(Saved data entries)

○ ○ ○ ○

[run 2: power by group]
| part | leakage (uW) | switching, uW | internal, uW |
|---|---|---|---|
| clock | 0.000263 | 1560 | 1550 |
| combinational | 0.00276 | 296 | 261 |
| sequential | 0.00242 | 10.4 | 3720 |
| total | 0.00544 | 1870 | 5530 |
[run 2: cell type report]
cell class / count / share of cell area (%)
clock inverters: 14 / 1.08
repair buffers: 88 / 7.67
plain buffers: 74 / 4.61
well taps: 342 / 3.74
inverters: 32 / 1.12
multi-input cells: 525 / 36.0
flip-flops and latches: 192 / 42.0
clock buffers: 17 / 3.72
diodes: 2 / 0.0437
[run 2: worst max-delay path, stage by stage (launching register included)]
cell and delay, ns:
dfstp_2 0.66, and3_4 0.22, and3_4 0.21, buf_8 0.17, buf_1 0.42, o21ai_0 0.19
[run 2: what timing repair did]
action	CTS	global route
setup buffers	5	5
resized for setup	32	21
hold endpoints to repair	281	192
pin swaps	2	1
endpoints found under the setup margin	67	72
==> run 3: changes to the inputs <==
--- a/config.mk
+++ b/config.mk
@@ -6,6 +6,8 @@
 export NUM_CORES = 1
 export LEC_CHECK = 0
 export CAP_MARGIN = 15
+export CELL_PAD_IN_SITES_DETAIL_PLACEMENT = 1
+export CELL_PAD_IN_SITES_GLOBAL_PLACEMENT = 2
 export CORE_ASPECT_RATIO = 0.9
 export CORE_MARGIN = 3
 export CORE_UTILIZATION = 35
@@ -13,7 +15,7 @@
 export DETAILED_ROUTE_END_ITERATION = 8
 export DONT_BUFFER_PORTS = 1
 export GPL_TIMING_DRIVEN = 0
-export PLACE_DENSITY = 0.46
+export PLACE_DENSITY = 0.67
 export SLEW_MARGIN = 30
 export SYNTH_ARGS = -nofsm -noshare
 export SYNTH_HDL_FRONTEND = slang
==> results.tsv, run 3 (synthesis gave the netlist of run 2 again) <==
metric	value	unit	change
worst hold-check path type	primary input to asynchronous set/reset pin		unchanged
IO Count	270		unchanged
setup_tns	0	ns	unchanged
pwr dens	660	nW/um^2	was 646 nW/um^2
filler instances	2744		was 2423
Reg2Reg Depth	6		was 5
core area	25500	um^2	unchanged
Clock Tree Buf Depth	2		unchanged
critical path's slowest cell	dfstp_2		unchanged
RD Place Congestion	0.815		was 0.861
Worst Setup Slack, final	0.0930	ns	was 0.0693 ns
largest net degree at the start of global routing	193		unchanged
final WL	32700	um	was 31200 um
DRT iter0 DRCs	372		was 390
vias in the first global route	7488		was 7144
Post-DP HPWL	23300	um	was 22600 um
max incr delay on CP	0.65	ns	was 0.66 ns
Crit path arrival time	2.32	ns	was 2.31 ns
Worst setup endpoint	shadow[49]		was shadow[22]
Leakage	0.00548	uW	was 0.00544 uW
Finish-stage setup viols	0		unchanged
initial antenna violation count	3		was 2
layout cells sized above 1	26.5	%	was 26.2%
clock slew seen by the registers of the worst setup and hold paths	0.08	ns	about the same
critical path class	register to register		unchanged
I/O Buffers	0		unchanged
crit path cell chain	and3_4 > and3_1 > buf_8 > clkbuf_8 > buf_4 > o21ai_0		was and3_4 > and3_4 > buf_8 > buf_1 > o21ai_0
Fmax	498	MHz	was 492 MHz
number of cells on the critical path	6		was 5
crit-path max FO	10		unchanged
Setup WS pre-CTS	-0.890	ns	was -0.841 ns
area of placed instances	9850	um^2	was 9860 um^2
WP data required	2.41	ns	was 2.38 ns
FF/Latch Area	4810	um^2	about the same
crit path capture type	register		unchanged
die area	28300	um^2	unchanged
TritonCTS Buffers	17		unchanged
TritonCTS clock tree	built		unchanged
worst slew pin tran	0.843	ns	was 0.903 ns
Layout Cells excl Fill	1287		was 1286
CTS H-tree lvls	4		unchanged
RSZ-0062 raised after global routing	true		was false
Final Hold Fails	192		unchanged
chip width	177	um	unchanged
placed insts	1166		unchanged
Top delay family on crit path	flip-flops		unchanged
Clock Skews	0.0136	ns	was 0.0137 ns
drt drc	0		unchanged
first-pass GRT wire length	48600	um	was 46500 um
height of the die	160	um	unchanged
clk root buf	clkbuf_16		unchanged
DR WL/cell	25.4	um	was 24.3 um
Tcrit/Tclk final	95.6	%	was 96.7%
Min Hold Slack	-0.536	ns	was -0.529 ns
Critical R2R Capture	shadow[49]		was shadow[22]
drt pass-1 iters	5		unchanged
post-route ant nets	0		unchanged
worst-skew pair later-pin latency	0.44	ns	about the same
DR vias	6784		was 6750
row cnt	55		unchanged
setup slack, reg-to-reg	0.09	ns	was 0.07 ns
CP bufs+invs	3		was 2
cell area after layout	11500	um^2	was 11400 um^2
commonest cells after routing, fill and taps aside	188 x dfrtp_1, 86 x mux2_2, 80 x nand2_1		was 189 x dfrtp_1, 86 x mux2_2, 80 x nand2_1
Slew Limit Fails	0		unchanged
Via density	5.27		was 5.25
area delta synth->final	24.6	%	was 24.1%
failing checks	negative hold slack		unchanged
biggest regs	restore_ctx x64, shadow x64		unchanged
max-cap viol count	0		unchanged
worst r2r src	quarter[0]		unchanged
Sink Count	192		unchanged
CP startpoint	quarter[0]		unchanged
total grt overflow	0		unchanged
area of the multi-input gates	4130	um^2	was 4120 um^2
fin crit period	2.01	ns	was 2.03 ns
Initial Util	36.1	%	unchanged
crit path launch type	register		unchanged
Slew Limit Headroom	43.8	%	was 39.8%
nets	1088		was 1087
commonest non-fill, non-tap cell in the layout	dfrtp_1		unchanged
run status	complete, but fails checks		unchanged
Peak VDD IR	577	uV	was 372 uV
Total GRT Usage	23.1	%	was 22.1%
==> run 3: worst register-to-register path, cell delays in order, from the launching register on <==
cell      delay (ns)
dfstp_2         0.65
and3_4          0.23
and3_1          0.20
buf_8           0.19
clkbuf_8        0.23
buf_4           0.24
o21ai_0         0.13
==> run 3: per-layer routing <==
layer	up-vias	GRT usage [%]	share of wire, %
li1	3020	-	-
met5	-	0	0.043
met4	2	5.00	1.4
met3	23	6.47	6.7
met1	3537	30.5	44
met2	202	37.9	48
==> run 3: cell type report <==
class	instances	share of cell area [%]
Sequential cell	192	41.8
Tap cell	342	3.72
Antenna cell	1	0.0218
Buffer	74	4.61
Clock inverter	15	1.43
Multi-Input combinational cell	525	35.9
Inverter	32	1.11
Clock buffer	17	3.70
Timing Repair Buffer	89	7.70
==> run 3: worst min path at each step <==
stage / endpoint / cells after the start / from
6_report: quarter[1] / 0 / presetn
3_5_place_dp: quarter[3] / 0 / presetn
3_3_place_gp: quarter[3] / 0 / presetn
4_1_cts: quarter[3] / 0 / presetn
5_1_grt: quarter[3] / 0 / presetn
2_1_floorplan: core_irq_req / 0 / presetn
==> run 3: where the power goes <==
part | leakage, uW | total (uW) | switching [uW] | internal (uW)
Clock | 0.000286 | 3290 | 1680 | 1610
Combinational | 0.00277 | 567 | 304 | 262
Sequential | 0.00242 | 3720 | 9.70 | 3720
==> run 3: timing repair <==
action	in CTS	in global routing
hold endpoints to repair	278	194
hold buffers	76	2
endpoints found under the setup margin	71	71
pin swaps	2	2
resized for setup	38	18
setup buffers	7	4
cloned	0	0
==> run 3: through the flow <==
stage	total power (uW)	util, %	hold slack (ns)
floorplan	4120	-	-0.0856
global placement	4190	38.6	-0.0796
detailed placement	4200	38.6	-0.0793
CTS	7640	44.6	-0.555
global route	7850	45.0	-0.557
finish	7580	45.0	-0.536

○ ○ ○ ○

▶ **Exercise description**:
Return, exactly as they stand, the lines from the start of the records above through the line with "1870 | 5530 |", both ends included, and no other lines.

▶ **Final answer**:
[run 2: power by group]
| part | leakage (uW) | switching, uW | internal, uW |
|---|---|---|---|
| clock | 0.000263 | 1560 | 1550 |
| combinational | 0.00276 | 296 | 261 |
| sequential | 0.00242 | 10.4 | 3720 |
| total | 0.00544 | 1870 | 5530 |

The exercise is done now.